● Records for this task
## src/rtl/ni_pkg.sv

```systemverilog
// Shared network-interface definitions: flit and credit field layout plus arbiter states.
// Flit layout, MSB first: {valid, tail, dest, vc, data}; credit layout: {valid, vc}.
package ni_pkg;

  typedef enum logic {ARB_IDLE, ARB_LOCKED} arb_state_e;

  function automatic int flit_width(input int data_w, input int dest_w, input int vc_w);
    return 2 + dest_w + vc_w + data_w;
  endfunction

  function automatic int flit_vc_lsb(input int data_w);
    return data_w;
  endfunction

  function automatic int flit_dest_lsb(input int data_w, input int vc_w);
    return data_w + vc_w;
  endfunction

  function automatic int flit_tail_pos(input int data_w, input int dest_w, input int vc_w);
    return data_w + vc_w + dest_w;
  endfunction

  function automatic int flit_valid_pos(input int data_w, input int dest_w, input int vc_w);
    return flit_tail_pos(data_w, dest_w, vc_w) + 1;
  endfunction

  function automatic int credit_width(input int vc_w);
    return 1 + vc_w;
  endfunction

endpackage

```

## src/rtl/ni_vc_fifo.sv

```systemverilog
// Single-VC circular FIFO with occupancy count; pointers wrap modulo DEPTH (a power of two).
module ni_vc_fifo #(
  parameter int WIDTH = 65,
  parameter int DEPTH = 4
) (
  input  logic                       CLK,
  input  logic                       RST_N,
  input  logic                       push,
  input  logic [WIDTH-1:0]           push_data,
  input  logic                       pop,
  output logic [WIDTH-1:0]           head_data,
  output logic [$clog2(DEPTH+1)-1:0] count,
  output logic                       full,
  output logic                       empty
);

  localparam int AW = $clog2(DEPTH);
  localparam int CW = $clog2(DEPTH + 1);

  logic [WIDTH-1:0] mem [DEPTH];
  logic [AW-1:0]    wr_ptr;
  logic [AW-1:0]    rd_ptr;
  logic             do_push;
  logic             do_pop;

  // A push into a full FIFO is only taken when the head leaves in the same cycle.
  assign do_push   = push && (!full || pop);
  assign do_pop    = pop && !empty;
  assign full      = (count == CW'(DEPTH));
  assign empty     = (count == '0);
  assign head_data = mem[rd_ptr];

  always_ff @(posedge CLK) begin
    if (do_push) mem[wr_ptr] <= push_data;
  end

  always_ff @(posedge CLK or negedge RST_N) begin
    if (!RST_N) begin
      wr_ptr <= '0;
      rd_ptr <= '0;
      count  <= '0;
    end else begin
      if (do_push) wr_ptr <= wr_ptr + 1'b1;
      if (do_pop)  rd_ptr <= rd_ptr + 1'b1;
      case ({do_push, do_pop})
        2'b10:   count <= count + 1'b1;
        2'b01:   count <= count - 1'b1;
        default: count <= count;
      endcase
    end
  end

endmodule

```

## src/rtl/flit_recv_ni.sv

```systemverilog
// Receive-side network interface: per-VC flit buffering, packet-atomic round-robin output, credit return.
// Optional macro NI_DEST_CHECK_EN drops flits whose dest differs from MY_PORT and flags dest_err.
module flit_recv_ni
  import ni_pkg::*;
#(
  parameter int FLIT_DATA_WIDTH = 64,
  parameter int DEST_BITS       = 2,
  parameter int VC_BITS         = 1,
  parameter int NUM_VCS         = 2,
  parameter int DEPTH           = 4,
  parameter int MY_PORT         = 1
) (
  input  logic                                                   CLK,
  input  logic                                                   RST_N,
  input  logic [flit_width(FLIT_DATA_WIDTH, DEST_BITS, VC_BITS)-1:0] flit_in,
  output logic [credit_width(VC_BITS)-1:0]                       credit_out,
  output logic                                                   credit_en,
  output logic                                                   out_valid,
  input  logic                                                   out_ready,
  output logic [FLIT_DATA_WIDTH-1:0]                             out_data,
  output logic                                                   out_tail,
  output logic [VC_BITS-1:0]                                     out_vc,
  output logic                                                   overflow,
  output logic                                                   dest_err
);

  localparam int VALID_POS = flit_valid_pos(FLIT_DATA_WIDTH, DEST_BITS, VC_BITS);
  localparam int TAIL_POS  = flit_tail_pos(FLIT_DATA_WIDTH, DEST_BITS, VC_BITS);
  localparam int DEST_LSB  = flit_dest_lsb(FLIT_DATA_WIDTH, VC_BITS);
  localparam int VC_LSB    = flit_vc_lsb(FLIT_DATA_WIDTH);
  localparam int EW        = FLIT_DATA_WIDTH + 1;
  localparam int CW        = $clog2(DEPTH + 1);
  localparam int NSLOT     = 1 << VC_BITS;

  logic                       in_valid;
  logic                       in_tail;
  logic [VC_BITS-1:0]         in_vc;
  logic [FLIT_DATA_WIDTH-1:0] in_data;
  logic                       vc_ok;
  logic                       dest_ok;
  logic                       do_pop;
  logic [VC_BITS-1:0]         rr_ptr;
  logic [VC_BITS-1:0]         held_vc;
  logic [VC_BITS-1:0]         arb_vc;
  logic [VC_BITS-1:0]         sel_vc;
  logic [NUM_VCS-1:0]         vc_hit;
  logic [NUM_VCS-1:0]         push;
  logic [NUM_VCS-1:0]         pop;
  logic [NUM_VCS-1:0]         full;
  logic [NUM_VCS-1:0]         empty;
  logic [NUM_VCS-1:0]         ovf_vec;
  logic [EW-1:0]              head [NUM_VCS];
  logic [CW-1:0]              count [NUM_VCS];
  logic [NSLOT-1:0]           occupied;
  logic [NSLOT-1:0]           empty_slot;
  logic [EW-1:0]              head_slot [NSLOT];
  arb_state_e                 state;

  assign in_valid = flit_in[VALID_POS];
  assign in_tail  = flit_in[TAIL_POS];
  assign in_vc    = flit_in[VC_LSB +: VC_BITS];
  assign in_data  = flit_in[FLIT_DATA_WIDTH-1:0];
  assign vc_ok    = ({1'b0, in_vc} < (VC_BITS + 1)'(NUM_VCS));

  for (genvar v = 0; v < NUM_VCS; v++) begin : g_vc
    assign vc_hit[v]  = in_valid && vc_ok && (in_vc == VC_BITS'(v));
    assign push[v]    = vc_hit[v] && dest_ok && (!full[v] || pop[v]);
    assign ovf_vec[v] = vc_hit[v] && dest_ok && full[v] && !pop[v];
    assign pop[v]     = do_pop && (sel_vc == VC_BITS'(v));

    ni_vc_fifo #(
      .WIDTH (EW),
      .DEPTH (DEPTH)
    ) u_fifo (
      .CLK       (CLK),
      .RST_N     (RST_N),
      .push      (push[v]),
      .push_data ({in_tail, in_data}),
      .pop       (pop[v]),
      .head_data (head[v]),
      .count     (count[v]),
      .full      (full[v]),
      .empty     (empty[v])
    );
  end

  // Pad per-VC status to the full VC index space so unused indices read as empty.
  always_comb begin
    occupied   = '0;
    empty_slot = '1;
    for (int i = 0; i < NSLOT; i++) head_slot[i] = '0;
    for (int v = 0; v < NUM_VCS; v++) begin
      occupied[v]   = (count[v] != '0);
      empty_slot[v] = empty[v];
      head_slot[v]  = head[v];
    end
  end

  // Descending scan so the first occupied VC at or after rr_ptr wins.
  always_comb begin
    arb_vc = rr_ptr;
    for (int i = NSLOT - 1; i >= 0; i--) begin
      if (occupied[rr_ptr + VC_BITS'(i)]) arb_vc = rr_ptr + VC_BITS'(i);
    end
  end

  assign sel_vc                = (state == ARB_LOCKED) ? held_vc : arb_vc;
  assign out_valid             = !empty_slot[sel_vc];
  assign {out_tail, out_data}  = head_slot[sel_vc];
  assign out_vc                = sel_vc;
  assign do_pop                = out_valid && out_ready;

  // Lock onto a VC while its flit is stalled or its packet is unfinished; release after the tail.
  always_ff @(posedge CLK or negedge RST_N) begin
    if (!RST_N) begin
      state   <= ARB_IDLE;
      held_vc <= '0;
      rr_ptr  <= '0;
    end else if (do_pop) begin
      if (out_tail) begin
        state  <= ARB_IDLE;
        rr_ptr <= sel_vc + 1'b1;
      end else begin
        state   <= ARB_LOCKED;
        held_vc <= sel_vc;
      end
    end else if (out_valid) begin
      state   <= ARB_LOCKED;
      held_vc <= sel_vc;
    end
  end

  always_ff @(posedge CLK or negedge RST_N) begin
    if (!RST_N) begin
      overflow <= 1'b0;
    end else if ((|ovf_vec) || (in_valid && !vc_ok)) begin
      overflow <= 1'b1;
    end
  end

`ifdef NI_DEST_CHECK_EN
  logic [DEST_BITS-1:0] in_dest;
  logic                 drop_now;
  logic                 pend_any;
  logic [VC_BITS-1:0]   pend_vc;
  logic [CW-1:0]        pend_cnt [NUM_VCS];

  assign in_dest  = flit_in[DEST_LSB +: DEST_BITS];
  assign dest_ok  = (in_dest == DEST_BITS'(MY_PORT));
  assign drop_now = in_valid && vc_ok && !dest_ok;

  always_comb begin
    pend_any = 1'b0;
    pend_vc  = '0;
    for (int v = NUM_VCS - 1; v >= 0; v--) begin
      if (pend_cnt[v] != '0) begin
        pend_any = 1'b1;
        pend_vc  = VC_BITS'(v);
      end
    end
  end

  // A dropped flit whose credit collides with a pop credit is remembered and returned later.
  always_ff @(posedge CLK or negedge RST_N) begin
    if (!RST_N) begin
      for (int v = 0; v < NUM_VCS; v++) pend_cnt[v] <= '0;
    end else begin
      for (int v = 0; v < NUM_VCS; v++) begin
        if (drop_now && do_pop && (in_vc == VC_BITS'(v)))
          pend_cnt[v] <= pend_cnt[v] + 1'b1;
        else if (!do_pop && !drop_now && pend_any && (pend_vc == VC_BITS'(v)))
          pend_cnt[v] <= pend_cnt[v] - 1'b1;
      end
    end
  end

  always_ff @(posedge CLK or negedge RST_N) begin
    if (!RST_N)        dest_err <= 1'b0;
    else if (drop_now) dest_err <= 1'b1;
  end
`else
  assign dest_ok  = 1'b1;
  assign dest_err = 1'b0;
`endif

  always_ff @(posedge CLK or negedge RST_N) begin
    if (!RST_N) begin
      credit_en  <= 1'b0;
      credit_out <= '0;
    end else begin
      credit_en  <= 1'b0;
      credit_out <= '0;
      if (do_pop) begin
        credit_en  <= 1'b1;
        credit_out <= {1'b1, sel_vc};
      end
`ifdef NI_DEST_CHECK_EN
      else if (drop_now) begin
        credit_en  <= 1'b1;
        credit_out <= {1'b1, in_vc};
      end else if (pend_any) begin
        credit_en  <= 1'b1;
        credit_out <= {1'b1, pend_vc};
      end
`endif
    end
  end

endmodule

```
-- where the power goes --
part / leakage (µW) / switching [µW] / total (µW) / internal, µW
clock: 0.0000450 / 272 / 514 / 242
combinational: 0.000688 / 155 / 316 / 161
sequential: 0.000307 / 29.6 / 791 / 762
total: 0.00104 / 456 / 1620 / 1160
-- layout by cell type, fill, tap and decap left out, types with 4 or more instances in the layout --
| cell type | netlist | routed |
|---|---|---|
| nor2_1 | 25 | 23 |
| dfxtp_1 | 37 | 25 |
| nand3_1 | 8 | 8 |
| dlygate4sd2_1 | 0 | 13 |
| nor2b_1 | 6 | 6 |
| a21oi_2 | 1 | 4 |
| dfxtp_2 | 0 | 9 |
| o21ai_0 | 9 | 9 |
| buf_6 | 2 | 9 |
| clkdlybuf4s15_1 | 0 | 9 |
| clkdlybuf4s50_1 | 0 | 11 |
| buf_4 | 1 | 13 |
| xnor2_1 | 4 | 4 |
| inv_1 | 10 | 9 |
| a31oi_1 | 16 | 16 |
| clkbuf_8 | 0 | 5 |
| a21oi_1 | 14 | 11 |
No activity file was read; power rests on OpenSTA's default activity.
--- config.mk ---
export PLATFORM = sky130hd
export DESIGN_NAME = jingle_scheduler
export DESIGN_NICKNAME = d
export VERILOG_FILES = /design/src/rtl/jingle_scheduler.sv
export SDC_FILE = /design/constraint.sdc
export NUM_CORES = 1
export LEC_CHECK = 0
export ABC_AREA = 0
export ABC_CLOCK_PERIOD_IN_PS = 2590
export CAP_MARGIN = 20
export CORE_MARGIN = 10
export CORE_UTILIZATION = 50
export DETAILED_ROUTE_END_ITERATION = 7
export PLACE_DENSITY_LB_ADDON = 0.25
export SLEW_MARGIN = 30
export SYNTH_ARGS = -nofsm -noshare
export SYNTH_HDL_FRONTEND = slang
export SYNTH_SLANG_ARGS = --single-unit
--- constraint.sdc ---
create_clock -name clk_i -period 2.59 [get_ports clk_i]
set_input_delay 0.518 -clock clk_i [delete_from_list [all_inputs] [get_ports clk_i]]
set_output_delay 0.518 -clock clk_i [all_outputs]
set_load 0.01 [all_outputs]
--- src/rtl/jingle_scheduler.sv ---
`timescale 1ns/1ps
// Purpose : queue PS/2 jingle requests and issue them to audio_send one at a time, with a silence gap between jingles.
// Latency : a request written at one edge is issued (jingle_num_val_o) right after the next edge; all outputs are registered.
// Backpressure : no ready signal. Requests are dropped (drop_o) when the queue is full, the number is invalid, or stop_i is high.
//
// Ports:
//   clk_i, rst_i              CLOCK_50 domain clock, synchronous active-high reset
//   req_num_i, req_val_i      jingle request from PS2_decoder (one-cycle strobe)
//   stop_i                    flush the queue and abort the jingle in progress
//   audio_ena_i               playback enable; requests still queue while low
//   play_done_i               end-of-jingle pulse from audio_send
//   jingle_num_o/_val_o       issued jingle number and its one-cycle strobe
//   abort_o                   one-cycle pulse telling audio_send to stop and clear the DAC
//   playing_o                 high while a jingle is playing
//   queue_cnt_o               queue occupancy, 0..QUEUE_DEPTH
//   drop_o                    one-cycle pulse for each rejected request
module jingle_scheduler #(
  parameter int JINGLE_CNT  = 8,
  parameter int NUM_W       = 3,
  parameter int QUEUE_DEPTH = 4,
  parameter int GAP_CYCLES  = 2400000
) (
  input  logic                           clk_i,
  input  logic                           rst_i,
  input  logic [NUM_W-1:0]               req_num_i,
  input  logic                           req_val_i,
  input  logic                           stop_i,
  input  logic                           audio_ena_i,
  input  logic                           play_done_i,
  output logic [NUM_W-1:0]               jingle_num_o,
  output logic                           jingle_num_val_o,
  output logic                           abort_o,
  output logic                           playing_o,
  output logic [$clog2(QUEUE_DEPTH):0]   queue_cnt_o,
  output logic                           drop_o
);

  localparam int PTR_W = $clog2(QUEUE_DEPTH);
  localparam int CNT_W = PTR_W + 1;
  // +2 keeps the width at least 1 even when the gap is disabled
  localparam int GAP_W = $clog2(GAP_CYCLES + 2);

  localparam logic [NUM_W:0]   JCNT     = (NUM_W+1)'(JINGLE_CNT);
  localparam logic [CNT_W-1:0] Q_FULL   = CNT_W'(QUEUE_DEPTH);
  localparam logic [GAP_W-1:0] GAP_LOAD = (GAP_CYCLES > 0) ? GAP_W'(GAP_CYCLES - 1) : '0;

  typedef enum logic [1:0] {IDLE, PLAY, GAP} state_t;

  state_t           state;
  logic [GAP_W-1:0] gap_cnt;
  logic [NUM_W-1:0] queue_mem [QUEUE_DEPTH];
  logic [PTR_W-1:0] wr_ptr;
  logic [PTR_W-1:0] rd_ptr;

  logic push;
  logic pop;

  // Full is judged on the registered occupancy, so a same-cycle pop does
  // not make room for the incoming request.
  assign push = req_val_i && !stop_i && ({1'b0, req_num_i} < JCNT) && (queue_cnt_o != Q_FULL);
  assign pop  = (state == IDLE) && (queue_cnt_o != '0) && audio_ena_i && !stop_i;

  // Storage carries no reset; the pointers and occupancy define validity.
  always_ff @(posedge clk_i) begin
    if (push) begin
      queue_mem[wr_ptr] <= req_num_i;
    end
  end

  always_ff @(posedge clk_i) begin
    if (rst_i) begin
      state            <= IDLE;
      gap_cnt          <= '0;
      wr_ptr           <= '0;
      rd_ptr           <= '0;
      queue_cnt_o      <= '0;
      jingle_num_o     <= '0;
      jingle_num_val_o <= 1'b0;
      abort_o          <= 1'b0;
      playing_o        <= 1'b0;
      drop_o           <= 1'b0;
    end else begin
      jingle_num_val_o <= 1'b0;
      abort_o          <= 1'b0;
      drop_o           <= req_val_i && !push;

      if (stop_i) begin
        state       <= IDLE;
        gap_cnt     <= '0;
        wr_ptr      <= '0;
        rd_ptr      <= '0;
        queue_cnt_o <= '0;
        playing_o   <= 1'b0;
        abort_o     <= (state == PLAY);
      end else begin
        if (push) begin
          wr_ptr <= wr_ptr + 1'b1;
        end
        if (pop) begin
          rd_ptr <= rd_ptr + 1'b1;
        end
        if (push && !pop) begin
          queue_cnt_o <= queue_cnt_o + 1'b1;
        end else if (pop && !push) begin
          queue_cnt_o <= queue_cnt_o - 1'b1;
        end

        case (state)
          IDLE: begin
            if (pop) begin
              jingle_num_o     <= queue_mem[rd_ptr];
              jingle_num_val_o <= 1'b1;
              playing_o        <= 1'b1;
              state            <= PLAY;
            end
          end
          PLAY: begin
            // audio_ena_i is deliberately ignored here: a started jingle finishes
            if (play_done_i) begin
              playing_o <= 1'b0;
              if (GAP_CYCLES == 0) begin
                state <= IDLE;
              end else begin
                state   <= GAP;
                gap_cnt <= GAP_LOAD;
              end
            end
          end
          GAP: begin
            if (gap_cnt == '0) begin
              state <= IDLE;
            end else begin
              gap_cnt <= gap_cnt - 1'b1;
            end
          end
          default: begin
            state <= IDLE;
          end
        endcase
      end
    end
  end

endmodule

● Task objective
Pick every line from the listing holding the string "packet", and copy it.

● Solution to the exercise
// Receive-side network interface: per-VC flit buffering, packet-atomic round-robin output, credit return.
  // Lock onto a VC while its flit is stalled or its packet is unfinished; release after the tail.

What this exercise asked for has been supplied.